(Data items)
$ cat src/rtl/core/embedding_projection_classifier_unit_defines.svh
// ----------------------------------------------------------------------------
// Embedding projection classifier assertion macros
// Checks go away when SYNTHESIS is defined.
// ----------------------------------------------------------------------------
`ifndef EMBEDDING_PROJECTION_CLASSIFIER_UNIT_DEFINES_SVH
`define EMBEDDING_PROJECTION_CLASSIFIER_UNIT_DEFINES_SVH

`ifndef SYNTHESIS
`define EPC_ASSERT_IMP(label, clk, rst_n, ante, cons) \
    label: assert property (@(posedge clk) disable iff (!rst_n) (ante) |-> (cons)) \
        else $error("epc check failed");
`define EPC_ASSERT_NXT(label, clk, rst_n, ante, cons) \
    label: assert property (@(posedge clk) disable iff (!rst_n) (ante) |=> (cons)) \
        else $error("epc check failed");
`else
`define EPC_ASSERT_IMP(label, clk, rst_n, ante, cons)
`define EPC_ASSERT_NXT(label, clk, rst_n, ante, cons)
`endif

`endif

$ cat src/rtl/core/epc_pkg.sv
// ----------------------------------------------------------------------------
// epc_pkg
// Types, constants and weight tables of the embedding projection classifier.
// ----------------------------------------------------------------------------
`default_nettype none

package epc_pkg;

    localparam int NUM_FEAT   = 5;
    localparam int FIDX_W     = 3;
    localparam int ROM_ROWS   = 32;
    localparam int ROW_W      = 5;
    localparam int ELEM_W     = 16;
    localparam int WGT_W      = 16;
    localparam int ACC_W      = 40;
    localparam int PROD_W     = ACC_W + WGT_W;
    localparam int V_W        = PROD_W + 2;
    localparam int FRAC_SHIFT = 19;
    localparam int FEAT_W     = 32;
    localparam int STEP_W     = 3;

    // Register indexes of the configuration port
    localparam logic [1:0] REG_CRIT_SPEED = 2'd0;
    localparam logic [1:0] REG_WARN_SPEED = 2'd1;
    localparam logic [1:0] REG_CRIT_VALUE = 2'd2;
    localparam logic [1:0] REG_WARN_VALUE = 2'd3;

    localparam logic [FEAT_W-1:0] RST_CRIT_SPEED = 32'd563200;
    localparam logic [FEAT_W-1:0] RST_WARN_SPEED = 32'd409600;
    localparam logic [FEAT_W-1:0] RST_CRIT_VALUE = 32'd640000;
    localparam logic [FEAT_W-1:0] RST_WARN_VALUE = 32'd384000;

    // Severity codes
    localparam logic [1:0] SEV_INFO     = 2'd0;
    localparam logic [1:0] SEV_WARNING  = 2'd1;
    localparam logic [1:0] SEV_CRITICAL = 2'd2;

    // Affine rescale offsets in Q.27
    localparam logic signed [V_W-1:0] OFS_VELOCITY  = V_W'(64'sd161061273600);
    localparam logic signed [V_W-1:0] OFS_INTENSITY = V_W'(64'sd107374182400);
    localparam logic signed [V_W-1:0] OFS_DENSITY   = V_W'(64'sd53687091200);
    localparam logic signed [V_W-1:0] OFS_PROTON    = V_W'(64'sd20132659200);
    localparam logic signed [V_W-1:0] OFS_XRAY      = V_W'(64'sd80530637);

    typedef struct packed {
        logic signed [ELEM_W-1:0] element;
        logic [2:0]               stream_kind;
    } sample_t;

    typedef struct packed {
        logic [FEAT_W-1:0] velocity;
        logic [FEAT_W-1:0] intensity;
        logic [FEAT_W-1:0] density;
        logic [FEAT_W-1:0] proton_level;
        logic [FEAT_W-1:0] xray_level;
        logic [FEAT_W-1:0] selected_value;
        logic [1:0]        severity;
    } result_t;

    typedef struct packed {
        logic [FEAT_W-1:0] crit_speed;
        logic [FEAT_W-1:0] warn_speed;
        logic [FEAT_W-1:0] crit_value;
        logic [FEAT_W-1:0] warn_value;
    } limits_t;

    typedef struct packed {
        logic              load;
        logic              mul_en;
        logic              mul_rescale;
        logic [FIDX_W-1:0] mul_idx;
        logic              acc_add;
        logic              acc_clear;
        logic              v_en;
        logic [FIDX_W-1:0] off_idx;
        logic              feat_en;
        logic              classify;
        logic [ROW_W-1:0]  row;
    } ctrl_t;

    typedef logic [0:NUM_FEAT-1][WGT_W-1:0] weight_row_t;

    // Q1.15 projection weights, one row per embedding position mod 32
    function automatic weight_row_t weight_row(input logic [ROW_W-1:0] row);
        weight_row_t w;
        unique case (row)
            5'd0:  w = '{16'sd4915, 16'sd2621, -16'sd1638, 16'sd3932, 16'sd1311};
            5'd1:  w = '{-16'sd1311, 16'sd5898, 16'sd2949, -16'sd1966, 16'sd4588};
            5'd2:  w = '{16'sd3604, 16'sd983, 16'sd5243, 16'sd3277, -16'sd1966};
            5'd3:  w = '{16'sd5571, -16'sd3277, 16'sd1311, 16'sd4915, 16'sd3932};
            5'd4:  w = '{16'sd1966, 16'sd4260, -16'sd3932, 16'sd655, 16'sd5571};
            5'd5:  w = '{-16'sd1311, 16'sd2621, 16'sd4915, -16'sd4588, 16'sd328};
            5'd6:  w = '{16'sd4588, -16'sd983, 16'sd1966, 16'sd2949, -16'sd3277};
            5'd7:  w = '{16'sd328, 16'sd5243, -16'sd2621, 16'sd1311, 16'sd2621};
            5'd8:  w = '{16'sd3932, -16'sd2294, 16'sd5243, -16'sd5243, 16'sd4260};
            5'd9:  w = '{-16'sd1311, 16'sd3932, 16'sd655, 16'sd2294, -16'sd2294};
            5'd10: w = '{16'sd2621, 16'sd1311, -16'sd3277, 16'sd3604, 16'sd4915};
            5'd11: w = '{16'sd5243, -16'sd4588, 16'sd2294, -16'sd983, 16'sd1638};
            5'd12: w = '{-16'sd1966, 16'sd3604, 16'sd4588, 16'sd2621, -16'sd4260};
            5'd13: w = '{16'sd3277, 16'sd328, -16'sd1638, 16'sd4588, 16'sd2949};
            5'd14: w = '{16'sd655, 16'sd5243, 16'sd3932, -16'sd1638, 16'sd983};
            5'd15: w = '{-16'sd3932, 16'sd1638, 16'sd328, 16'sd3277, 16'sd5571};
            5'd16: w = '{16'sd1638, -16'sd3604, 16'sd5571, 16'sd983, -16'sd1311};
            5'd17: w = '{16'sd4915, 16'sd2949, -16'sd1966, -16'sd3932, 16'sd3604};
            5'd18: w = '{-16'sd983, 16'sd4588, 16'sd2621, 16'sd1966, 16'sd1966};
            5'd19: w = '{16'sd2949, -16'sd655, 16'sd4915, 16'sd4915, -16'sd4588};
            5'd20: w = '{16'sd3932, 16'sd2294, -16'sd983, -16'sd2621, 16'sd3932};
            5'd21: w = '{-16'sd2294, 16'sd4915, 16'sd3277, 16'sd1638, 16'sd655};
            5'd22: w = '{16'sd5571, -16'sd1311, 16'sd1638, 16'sd3932, -16'sd2949};
            5'd23: w = '{16'sd983, 16'sd3932, -16'sd4260, 16'sd328, 16'sd5243};
            5'd24: w = '{16'sd2949, 16'sd983, 16'sd2294, -16'sd5243, 16'sd1966};
            5'd25: w = '{-16'sd1638, 16'sd5571, 16'sd4260, 16'sd2621, -16'sd3932};
            5'd26: w = '{16'sd4260, -16'sd2949, 16'sd655, 16'sd3277, 16'sd3277};
            5'd27: w = '{16'sd655, 16'sd1966, -16'sd5243, -16'sd1311, 16'sd4915};
            5'd28: w = '{-16'sd2621, 16'sd4260, 16'sd1638, 16'sd2294, -16'sd655};
            5'd29: w = '{16'sd3604, -16'sd328, 16'sd3604, 16'sd4588, 16'sd2949};
            5'd30: w = '{16'sd1966, 16'sd3277, -16'sd2294, -16'sd983, 16'sd1638};
            5'd31: w = '{-16'sd4915, 16'sd1311, 16'sd4260, 16'sd2949, -16'sd4260};
        endcase
        return w;
    endfunction

    function automatic logic signed [WGT_W-1:0] scale_of(input logic [FIDX_W-1:0] idx);
        logic signed [WGT_W-1:0] s;
        unique case (idx)
            3'd0:    s = 16'sd2800;
            3'd1:    s = 16'sd4500;
            3'd2:    s = 16'sd1800;
            3'd3:    s = 16'sd900;
            3'd4:    s = 16'sd8;
            default: s = '0;
        endcase
        return s;
    endfunction

    function automatic logic signed [V_W-1:0] offset_of(input logic [FIDX_W-1:0] idx);
        logic signed [V_W-1:0] o;
        unique case (idx)
            3'd0:    o = OFS_VELOCITY;
            3'd1:    o = OFS_INTENSITY;
            3'd2:    o = OFS_DENSITY;
            3'd3:    o = OFS_PROTON;
            3'd4:    o = OFS_XRAY;
            default: o = '0;
        endcase
        return o;
    endfunction

    // Stream kind mod 5
    function automatic logic [FIDX_W-1:0] kind_index(input logic [2:0] kind);
        logic [FIDX_W-1:0] k;
        unique case (kind)
            3'd5:    k = 3'd0;
            3'd6:    k = 3'd1;
            3'd7:    k = 3'd2;
            default: k = kind;
        endcase
        return k;
    endfunction

endpackage

`default_nettype wire

$ cat src/rtl/core/embedding_projection_classifier_unit.sv
// ----------------------------------------------------------------------------
// embedding_projection_classifier_unit
// Projects an embedding onto five features and classifies severity.
// ----------------------------------------------------------------------------
// Each start with busy low takes one embedding element; elements arrive in
// dimension order. One shared multiplier forms the five weight products of an
// element in turn, and busy stays high until the fifth product is accumulated,
// so a new element can be taken only after busy falls. After element EMBED_DIMS
// the same multiplier runs the five rescales and then the classify step
// follows, with busy held high throughout. The result word then shows on
// result for one cycle with result_valid high; it cannot be held off, so the
// receiver must take it in that cycle. Limits may be written only while idle.
// ----------------------------------------------------------------------------
`default_nettype none

module embedding_projection_classifier_unit
    import epc_pkg::*;
#(
    parameter int EMBED_DIMS = 32
)(
    input  wire logic        clk,
    input  wire logic        rst_n,
    input  wire logic        start,
    output logic             busy,
    input  wire sample_t     sample,
    output result_t          result,
    output logic             result_valid,
    input  wire logic        cfg_we,
    input  wire logic [1:0]  cfg_index,
    input  wire logic [31:0] cfg_data
);

    ctrl_t   ctrl;
    limits_t limits_reg;

    always_ff @(posedge clk or negedge rst_n)
    begin
        if (!rst_n)
        begin
            limits_reg.crit_speed <= RST_CRIT_SPEED;
            limits_reg.warn_speed <= RST_WARN_SPEED;
            limits_reg.crit_value <= RST_CRIT_VALUE;
            limits_reg.warn_value <= RST_WARN_VALUE;
        end
        else if (cfg_we)
        begin
            unique case (cfg_index)
                REG_CRIT_SPEED: limits_reg.crit_speed <= cfg_data;
                REG_WARN_SPEED: limits_reg.warn_speed <= cfg_data;
                REG_CRIT_VALUE: limits_reg.crit_value <= cfg_data;
                REG_WARN_VALUE: limits_reg.warn_value <= cfg_data;
            endcase
        end
    end

    epc_ctrl #(
        .EMBED_DIMS (EMBED_DIMS)
    ) u_ctrl (
        .clk   (clk),
        .rst_n (rst_n),
        .start (start),
        .busy  (busy),
        .ctrl  (ctrl)
    );

    epc_datapath u_datapath (
        .clk          (clk),
        .rst_n        (rst_n),
        .ctrl         (ctrl),
        .sample       (sample),
        .limits       (limits_reg),
        .result       (result),
        .result_valid (result_valid)
    );

endmodule

`default_nettype wire

$ cat src/rtl/core/epc_ctrl.sv
// ----------------------------------------------------------------------------
// epc_ctrl
// Sequencer: steps the shared multiplier through the five weight products of
// each element, through the five rescales after the last element, then classify.
// ----------------------------------------------------------------------------
`default_nettype none
`include "embedding_projection_classifier_unit_defines.svh"

module epc_ctrl
    import epc_pkg::*;
#(
    parameter int EMBED_DIMS = 32
)(
    input  wire logic clk,
    input  wire logic rst_n,
    input  wire logic start,
    output logic      busy,
    output ctrl_t     ctrl
);

    localparam int CNT_W = (EMBED_DIMS > 1) ? $clog2(EMBED_DIMS) : 1;

    localparam logic [1:0] ST_IDLE     = 2'd0;
    localparam logic [1:0] ST_MAC      = 2'd1;
    localparam logic [1:0] ST_RESCALE  = 2'd2;
    localparam logic [1:0] ST_CLASSIFY = 2'd3;

    localparam logic [STEP_W-1:0] MAC_LAST_STEP = STEP_W'(NUM_FEAT);
    localparam logic [STEP_W-1:0] RSC_LAST_STEP = STEP_W'(NUM_FEAT + 1);
    localparam logic [CNT_W-1:0]  LAST_ELEM     = CNT_W'(EMBED_DIMS - 1);

    logic [1:0]        state_reg, state_next;
    logic [STEP_W-1:0] step_reg, step_next;
    logic [CNT_W-1:0]  count_reg, count_next;
    logic [CNT_W+ROW_W-1:0] count_ext;

    assign count_ext = {{ROW_W{1'b0}}, count_reg};
    assign busy      = (state_reg != ST_IDLE);

    always_comb
    begin
        state_next = state_reg;
        step_next  = step_reg;
        count_next = count_reg;
        ctrl       = '0;
        ctrl.row   = count_ext[ROW_W-1:0];
        unique case (state_reg)
            ST_IDLE:
            begin
                if (start)
                begin
                    ctrl.load  = 1'b1;
                    state_next = ST_MAC;
                    step_next  = '0;
                end
            end
            ST_MAC:
            begin
                ctrl.mul_en  = (step_reg < MAC_LAST_STEP);
                ctrl.mul_idx = step_reg;
                ctrl.acc_add = (step_reg != '0);
                step_next    = step_reg + 1'b1;
                if (step_reg == MAC_LAST_STEP)
                begin
                    step_next = '0;
                    if (count_reg == LAST_ELEM)
                    begin
                        count_next = '0;
                        state_next = ST_RESCALE;
                    end
                    else
                    begin
                        count_next = count_reg + 1'b1;
                        state_next = ST_IDLE;
                    end
                end
            end
            ST_RESCALE:
            begin
                // multiply, add offset, then magnitude; one feature per step
                ctrl.mul_en      = (step_reg < MAC_LAST_STEP);
                ctrl.mul_rescale = 1'b1;
                ctrl.mul_idx     = step_reg;
                ctrl.acc_clear   = (step_reg < MAC_LAST_STEP);
                ctrl.v_en        = (step_reg != '0) && (step_reg <= MAC_LAST_STEP);
                ctrl.off_idx     = step_reg - 1'b1;
                ctrl.feat_en     = (step_reg >= STEP_W'(2));
                step_next        = step_reg + 1'b1;
                if (step_reg == RSC_LAST_STEP)
                begin
                    step_next  = '0;
                    state_next = ST_CLASSIFY;
                end
            end
            ST_CLASSIFY:
            begin
                ctrl.classify = 1'b1;
                state_next    = ST_IDLE;
            end
        endcase
    end

    always_ff @(posedge clk or negedge rst_n)
    begin
        if (!rst_n)
        begin
            state_reg <= ST_IDLE;
            step_reg  <= '0;
            count_reg <= '0;
        end
        else
        begin
            state_reg <= state_next;
            step_reg  <= step_next;
            count_reg <= count_next;
        end
    end

    `EPC_ASSERT_IMP(a_idle_quiet, clk, rst_n, !busy,
        !(ctrl.mul_en || ctrl.acc_add || ctrl.v_en || ctrl.feat_en || ctrl.classify))
    `EPC_ASSERT_NXT(a_start_busy, clk, rst_n, start && !busy, busy && ctrl.mul_en)
    `EPC_ASSERT_IMP(a_add_clear_excl, clk, rst_n, ctrl.acc_add, !ctrl.acc_clear)

endmodule

`default_nettype wire

$ cat src/rtl/core/epc_datapath.sv
// ----------------------------------------------------------------------------
// epc_datapath
// Shared multiplier, rotating accumulators, rescale pipeline, feature
// registers and severity classification.
// ----------------------------------------------------------------------------
`default_nettype none
`include "embedding_projection_classifier_unit_defines.svh"

module epc_datapath
    import epc_pkg::*;
(
    input  wire logic    clk,
    input  wire logic    rst_n,
    input  wire ctrl_t   ctrl,
    input  wire sample_t sample,
    input  wire limits_t limits,
    output result_t      result,
    output logic         result_valid
);

    logic signed [ELEM_W-1:0]  elem_reg;
    logic [2:0]                kind_reg;
    logic signed [ACC_W-1:0]   acc_reg [NUM_FEAT];
    logic signed [PROD_W-1:0]  prod_reg;
    logic signed [V_W-1:0]     v_reg;
    logic [FEAT_W-1:0]         feat_reg [NUM_FEAT];
    result_t                   result_reg;
    logic                      valid_reg;

    logic signed [ACC_W-1:0]   op_a;
    logic signed [WGT_W-1:0]   op_b;
    weight_row_t               wrow;
    logic signed [ACC_W-1:0]   acc_sum;
    logic [V_W-1:0]            mag;
    logic [V_W-1:0]            rnd_sum;
    logic [V_W-FRAC_SHIFT-1:0] rnd_val;
    logic [FEAT_W-1:0]         feat_val;
    logic [FEAT_W-1:0]         sel_val;
    logic [1:0]                sev;

    assign wrow = weight_row(ctrl.row);
    assign op_a = ctrl.mul_rescale ? acc_reg[0]
                                   : {{(ACC_W-ELEM_W){elem_reg[ELEM_W-1]}}, elem_reg};
    assign op_b = ctrl.mul_rescale ? scale_of(ctrl.mul_idx) : $signed(wrow[ctrl.mul_idx]);

    assign acc_sum = acc_reg[0] + prod_reg[ACC_W-1:0];

    // Magnitude, round half up, saturate
    always_comb
    begin
        mag      = v_reg[V_W-1] ? V_W'(-v_reg) : V_W'(v_reg);
        rnd_sum  = mag + (V_W'(1) << (FRAC_SHIFT - 1));
        rnd_val  = rnd_sum[V_W-1:FRAC_SHIFT];
        feat_val = (|rnd_val[V_W-FRAC_SHIFT-1:FEAT_W]) ? '1 : rnd_val[FEAT_W-1:0];
    end

    always_comb
    begin
        sel_val = feat_reg[kind_index(kind_reg)];
        priority if (feat_reg[0] > limits.crit_speed || sel_val > limits.crit_value)
            sev = SEV_CRITICAL;
        else if (feat_reg[0] > limits.warn_speed || sel_val > limits.warn_value)
            sev = SEV_WARNING;
        else
            sev = SEV_INFO;
    end

    always_ff @(posedge clk)
    begin
        if (ctrl.load)
        begin
            elem_reg <= sample.element;
            kind_reg <= sample.stream_kind;
        end
        if (ctrl.mul_en)
            prod_reg <= op_a * op_b;
        if (ctrl.v_en)
            v_reg <= V_W'(prod_reg) + offset_of(ctrl.off_idx);
        if (ctrl.feat_en)
        begin
            for (int i = 0; i < NUM_FEAT - 1; i++)
                feat_reg[i] <= feat_reg[i+1];
            feat_reg[NUM_FEAT-1] <= feat_val;
        end
        if (ctrl.classify)
        begin
            result_reg.velocity       <= feat_reg[0];
            result_reg.intensity      <= feat_reg[1];
            result_reg.density        <= feat_reg[2];
            result_reg.proton_level   <= feat_reg[3];
            result_reg.xray_level     <= feat_reg[4];
            result_reg.selected_value <= sel_val;
            result_reg.severity       <= sev;
        end
    end

    // Accumulators rotate: the head is always the feature being worked on
    always_ff @(posedge clk or negedge rst_n)
    begin
        if (!rst_n)
        begin
            for (int i = 0; i < NUM_FEAT; i++)
                acc_reg[i] <= '0;
            valid_reg <= 1'b0;
        end
        else
        begin
            valid_reg <= ctrl.classify;
            if (ctrl.acc_add || ctrl.acc_clear)
            begin
                for (int i = 0; i < NUM_FEAT - 1; i++)
                    acc_reg[i] <= acc_reg[i+1];
                acc_reg[NUM_FEAT-1] <= ctrl.acc_add ? acc_sum : '0;
            end
        end
    end

    assign result       = result_reg;
    assign result_valid = valid_reg;

    `EPC_ASSERT_NXT(a_classify_strobe, clk, rst_n, ctrl.classify, valid_reg)
    `EPC_ASSERT_NXT(a_single_strobe, clk, rst_n, valid_reg, !valid_reg)
    `EPC_ASSERT_IMP(a_sev_code, clk, rst_n, valid_reg,
        result_reg.severity == SEV_INFO || result_reg.severity == SEV_WARNING ||
        result_reg.severity == SEV_CRITICAL)

endmodule

`default_nettype wire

Work item: The required output is every line above from the one with "priority if (feat_reg[0]" down to the one with "if (ctrl.mul_en)", restated word for word, ends included.

Written solution:
        priority if (feat_reg[0] > limits.crit_speed || sel_val > limits.crit_value)
            sev = SEV_CRITICAL;
        else if (feat_reg[0] > limits.warn_speed || sel_val > limits.warn_value)
            sev = SEV_WARNING;
        else
            sev = SEV_INFO;
    end

    always_ff @(posedge clk)
    begin
        if (ctrl.load)
        begin
            elem_reg <= sample.element;
            kind_reg <= sample.stream_kind;
        end
        if (ctrl.mul_en)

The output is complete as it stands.